◆ EXERCISE OBJECTIVE:
In exact form, please repeat the records from their opening line down to the line with "enable all set.", including that line.

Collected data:

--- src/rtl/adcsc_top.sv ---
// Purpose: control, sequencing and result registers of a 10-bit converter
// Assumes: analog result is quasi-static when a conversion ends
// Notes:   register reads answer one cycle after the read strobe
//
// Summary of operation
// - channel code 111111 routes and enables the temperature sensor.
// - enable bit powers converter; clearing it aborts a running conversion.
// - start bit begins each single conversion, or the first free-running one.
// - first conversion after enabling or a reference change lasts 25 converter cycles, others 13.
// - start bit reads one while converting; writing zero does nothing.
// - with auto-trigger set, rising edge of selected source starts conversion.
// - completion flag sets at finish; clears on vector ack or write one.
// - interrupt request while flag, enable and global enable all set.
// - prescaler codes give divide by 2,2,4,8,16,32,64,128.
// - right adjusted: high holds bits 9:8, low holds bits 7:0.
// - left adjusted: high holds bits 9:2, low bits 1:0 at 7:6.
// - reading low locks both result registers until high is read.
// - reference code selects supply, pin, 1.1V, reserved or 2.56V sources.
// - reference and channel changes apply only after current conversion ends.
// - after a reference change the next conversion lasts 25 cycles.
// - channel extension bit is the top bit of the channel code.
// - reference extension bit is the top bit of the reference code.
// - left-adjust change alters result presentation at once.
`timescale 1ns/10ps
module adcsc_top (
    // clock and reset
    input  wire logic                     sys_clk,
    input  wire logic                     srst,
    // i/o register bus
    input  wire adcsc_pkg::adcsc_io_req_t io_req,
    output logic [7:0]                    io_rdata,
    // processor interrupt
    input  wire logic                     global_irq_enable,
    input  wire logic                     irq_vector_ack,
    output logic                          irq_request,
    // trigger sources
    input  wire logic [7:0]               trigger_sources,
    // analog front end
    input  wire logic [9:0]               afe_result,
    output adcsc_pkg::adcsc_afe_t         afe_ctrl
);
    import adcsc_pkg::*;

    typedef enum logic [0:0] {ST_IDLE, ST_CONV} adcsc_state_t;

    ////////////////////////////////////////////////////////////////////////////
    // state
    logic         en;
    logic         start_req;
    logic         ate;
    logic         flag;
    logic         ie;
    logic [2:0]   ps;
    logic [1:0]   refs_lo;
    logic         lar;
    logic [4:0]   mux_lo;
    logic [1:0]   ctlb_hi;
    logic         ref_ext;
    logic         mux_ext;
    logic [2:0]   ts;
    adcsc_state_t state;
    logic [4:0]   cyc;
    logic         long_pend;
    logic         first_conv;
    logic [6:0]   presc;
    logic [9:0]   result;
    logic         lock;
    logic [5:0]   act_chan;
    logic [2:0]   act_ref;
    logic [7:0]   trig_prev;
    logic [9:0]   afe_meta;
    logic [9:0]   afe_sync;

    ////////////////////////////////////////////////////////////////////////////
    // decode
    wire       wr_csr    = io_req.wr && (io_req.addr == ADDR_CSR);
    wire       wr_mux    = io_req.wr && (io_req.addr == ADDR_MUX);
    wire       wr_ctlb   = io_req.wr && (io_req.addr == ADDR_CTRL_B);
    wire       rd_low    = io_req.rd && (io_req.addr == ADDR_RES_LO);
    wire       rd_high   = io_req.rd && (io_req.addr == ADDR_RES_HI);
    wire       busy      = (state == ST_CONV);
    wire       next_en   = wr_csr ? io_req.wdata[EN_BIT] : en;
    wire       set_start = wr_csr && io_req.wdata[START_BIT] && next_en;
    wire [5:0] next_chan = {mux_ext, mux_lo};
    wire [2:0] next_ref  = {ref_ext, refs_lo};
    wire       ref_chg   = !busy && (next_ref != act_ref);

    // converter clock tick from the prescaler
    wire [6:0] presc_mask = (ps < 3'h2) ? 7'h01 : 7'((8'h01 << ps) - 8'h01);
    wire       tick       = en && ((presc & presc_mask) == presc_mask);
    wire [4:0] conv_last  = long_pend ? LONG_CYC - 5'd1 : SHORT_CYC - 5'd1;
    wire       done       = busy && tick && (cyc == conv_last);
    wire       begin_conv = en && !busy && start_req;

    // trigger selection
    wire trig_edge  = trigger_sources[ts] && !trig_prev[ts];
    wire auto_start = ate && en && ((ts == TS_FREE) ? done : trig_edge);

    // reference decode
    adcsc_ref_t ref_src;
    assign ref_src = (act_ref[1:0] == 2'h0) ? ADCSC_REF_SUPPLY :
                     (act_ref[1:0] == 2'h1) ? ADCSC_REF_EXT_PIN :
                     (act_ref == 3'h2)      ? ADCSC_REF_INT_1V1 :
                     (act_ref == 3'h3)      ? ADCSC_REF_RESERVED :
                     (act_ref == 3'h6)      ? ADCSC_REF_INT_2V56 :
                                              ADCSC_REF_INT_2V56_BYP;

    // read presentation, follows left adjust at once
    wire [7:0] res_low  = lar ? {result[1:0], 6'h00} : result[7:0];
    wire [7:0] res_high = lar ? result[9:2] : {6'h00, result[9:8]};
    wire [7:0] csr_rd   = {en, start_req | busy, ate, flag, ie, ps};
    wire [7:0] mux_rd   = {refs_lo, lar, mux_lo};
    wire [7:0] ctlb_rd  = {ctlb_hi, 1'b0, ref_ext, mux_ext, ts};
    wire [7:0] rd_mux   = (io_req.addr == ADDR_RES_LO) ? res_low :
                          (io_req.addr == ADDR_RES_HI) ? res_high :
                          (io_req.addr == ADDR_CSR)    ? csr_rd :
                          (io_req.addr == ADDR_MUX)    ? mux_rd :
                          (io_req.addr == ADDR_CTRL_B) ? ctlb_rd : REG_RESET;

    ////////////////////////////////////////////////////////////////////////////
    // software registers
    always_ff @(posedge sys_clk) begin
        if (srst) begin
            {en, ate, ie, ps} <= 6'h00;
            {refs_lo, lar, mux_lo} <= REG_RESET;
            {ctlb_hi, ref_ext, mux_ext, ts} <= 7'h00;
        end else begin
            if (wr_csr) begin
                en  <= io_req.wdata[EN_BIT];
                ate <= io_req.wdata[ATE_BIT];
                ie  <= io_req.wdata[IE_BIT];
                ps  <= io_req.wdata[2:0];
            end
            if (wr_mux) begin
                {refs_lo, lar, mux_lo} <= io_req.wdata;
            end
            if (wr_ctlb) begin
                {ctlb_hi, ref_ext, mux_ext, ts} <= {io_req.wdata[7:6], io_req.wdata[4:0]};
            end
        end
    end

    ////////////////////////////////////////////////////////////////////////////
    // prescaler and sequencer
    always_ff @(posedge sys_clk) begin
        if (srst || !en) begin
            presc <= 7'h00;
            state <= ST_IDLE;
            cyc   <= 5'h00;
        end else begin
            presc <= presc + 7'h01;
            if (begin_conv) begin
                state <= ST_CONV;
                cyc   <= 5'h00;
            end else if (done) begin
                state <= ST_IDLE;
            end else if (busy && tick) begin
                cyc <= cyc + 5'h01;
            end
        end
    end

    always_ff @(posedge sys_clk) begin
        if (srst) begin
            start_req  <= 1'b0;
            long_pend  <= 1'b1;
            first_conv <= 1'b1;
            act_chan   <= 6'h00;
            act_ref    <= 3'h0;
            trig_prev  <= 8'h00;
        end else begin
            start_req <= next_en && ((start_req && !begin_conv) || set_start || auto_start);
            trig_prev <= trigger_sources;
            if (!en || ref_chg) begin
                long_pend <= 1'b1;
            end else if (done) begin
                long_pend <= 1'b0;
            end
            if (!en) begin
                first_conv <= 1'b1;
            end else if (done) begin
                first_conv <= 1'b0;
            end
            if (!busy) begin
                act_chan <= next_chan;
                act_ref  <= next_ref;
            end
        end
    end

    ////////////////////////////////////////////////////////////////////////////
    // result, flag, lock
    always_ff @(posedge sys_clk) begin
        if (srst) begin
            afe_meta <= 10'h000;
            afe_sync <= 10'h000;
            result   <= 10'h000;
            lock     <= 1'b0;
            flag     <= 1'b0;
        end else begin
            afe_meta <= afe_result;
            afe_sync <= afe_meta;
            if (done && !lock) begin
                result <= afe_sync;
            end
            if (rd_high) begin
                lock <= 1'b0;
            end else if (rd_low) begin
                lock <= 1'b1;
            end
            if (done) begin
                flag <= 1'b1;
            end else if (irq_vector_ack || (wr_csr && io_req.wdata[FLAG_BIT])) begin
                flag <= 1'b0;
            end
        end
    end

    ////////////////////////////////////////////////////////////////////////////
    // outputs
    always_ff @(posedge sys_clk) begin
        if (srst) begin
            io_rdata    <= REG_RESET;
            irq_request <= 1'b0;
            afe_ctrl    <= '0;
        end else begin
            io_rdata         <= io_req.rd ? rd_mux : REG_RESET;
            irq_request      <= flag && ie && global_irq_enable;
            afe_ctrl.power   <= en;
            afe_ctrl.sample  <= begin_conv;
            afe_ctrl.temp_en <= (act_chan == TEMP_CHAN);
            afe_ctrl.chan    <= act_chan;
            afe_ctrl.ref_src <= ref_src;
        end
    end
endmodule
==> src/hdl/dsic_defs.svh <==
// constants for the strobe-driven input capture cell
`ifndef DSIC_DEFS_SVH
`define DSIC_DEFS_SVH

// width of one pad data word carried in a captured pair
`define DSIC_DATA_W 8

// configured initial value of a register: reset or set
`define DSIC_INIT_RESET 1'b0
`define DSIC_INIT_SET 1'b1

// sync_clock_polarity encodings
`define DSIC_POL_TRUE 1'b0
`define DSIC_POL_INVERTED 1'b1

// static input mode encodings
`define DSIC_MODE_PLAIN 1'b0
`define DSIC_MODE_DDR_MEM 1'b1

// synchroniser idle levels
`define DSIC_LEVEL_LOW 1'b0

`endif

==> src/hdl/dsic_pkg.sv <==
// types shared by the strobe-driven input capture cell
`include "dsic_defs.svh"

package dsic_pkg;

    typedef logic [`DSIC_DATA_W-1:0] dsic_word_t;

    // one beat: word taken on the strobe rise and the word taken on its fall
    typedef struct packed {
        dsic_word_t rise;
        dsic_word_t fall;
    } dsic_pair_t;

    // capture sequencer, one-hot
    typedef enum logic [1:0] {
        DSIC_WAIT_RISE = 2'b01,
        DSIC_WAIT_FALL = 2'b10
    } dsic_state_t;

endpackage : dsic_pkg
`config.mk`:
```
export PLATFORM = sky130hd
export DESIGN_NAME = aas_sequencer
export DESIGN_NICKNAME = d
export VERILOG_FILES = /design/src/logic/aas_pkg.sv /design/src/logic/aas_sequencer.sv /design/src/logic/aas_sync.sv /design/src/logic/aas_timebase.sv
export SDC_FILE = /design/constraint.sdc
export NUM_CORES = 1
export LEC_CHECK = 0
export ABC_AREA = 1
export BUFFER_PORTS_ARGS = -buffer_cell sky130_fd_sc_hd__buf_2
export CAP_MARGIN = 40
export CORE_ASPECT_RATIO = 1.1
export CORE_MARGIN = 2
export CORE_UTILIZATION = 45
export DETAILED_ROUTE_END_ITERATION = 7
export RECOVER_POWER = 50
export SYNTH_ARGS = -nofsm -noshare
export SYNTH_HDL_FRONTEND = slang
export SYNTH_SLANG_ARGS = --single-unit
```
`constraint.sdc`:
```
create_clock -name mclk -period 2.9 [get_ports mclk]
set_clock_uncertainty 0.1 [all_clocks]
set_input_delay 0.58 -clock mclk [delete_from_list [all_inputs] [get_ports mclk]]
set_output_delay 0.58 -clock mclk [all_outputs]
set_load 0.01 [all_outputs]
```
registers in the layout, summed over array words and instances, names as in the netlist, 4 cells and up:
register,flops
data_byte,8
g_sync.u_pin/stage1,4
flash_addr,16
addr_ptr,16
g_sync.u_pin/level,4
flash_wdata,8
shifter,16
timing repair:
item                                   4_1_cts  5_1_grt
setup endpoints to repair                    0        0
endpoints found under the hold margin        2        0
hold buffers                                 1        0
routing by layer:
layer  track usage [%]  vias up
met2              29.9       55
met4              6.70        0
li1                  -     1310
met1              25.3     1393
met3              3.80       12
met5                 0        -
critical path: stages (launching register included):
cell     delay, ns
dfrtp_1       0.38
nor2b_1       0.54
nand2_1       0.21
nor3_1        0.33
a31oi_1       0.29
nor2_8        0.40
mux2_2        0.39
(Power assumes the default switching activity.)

◆ FINISHED TASK:
--- src/rtl/adcsc_top.sv ---
// Purpose: control, sequencing and result registers of a 10-bit converter
// Assumes: analog result is quasi-static when a conversion ends
// Notes:   register reads answer one cycle after the read strobe
//
// Summary of operation
// - channel code 111111 routes and enables the temperature sensor.
// - enable bit powers converter; clearing it aborts a running conversion.
// - start bit begins each single conversion, or the first free-running one.
// - first conversion after enabling or a reference change lasts 25 converter cycles, others 13.
// - start bit reads one while converting; writing zero does nothing.
// - with auto-trigger set, rising edge of selected source starts conversion.
// - completion flag sets at finish; clears on vector ack or write one.
// - interrupt request while flag, enable and global enable all set.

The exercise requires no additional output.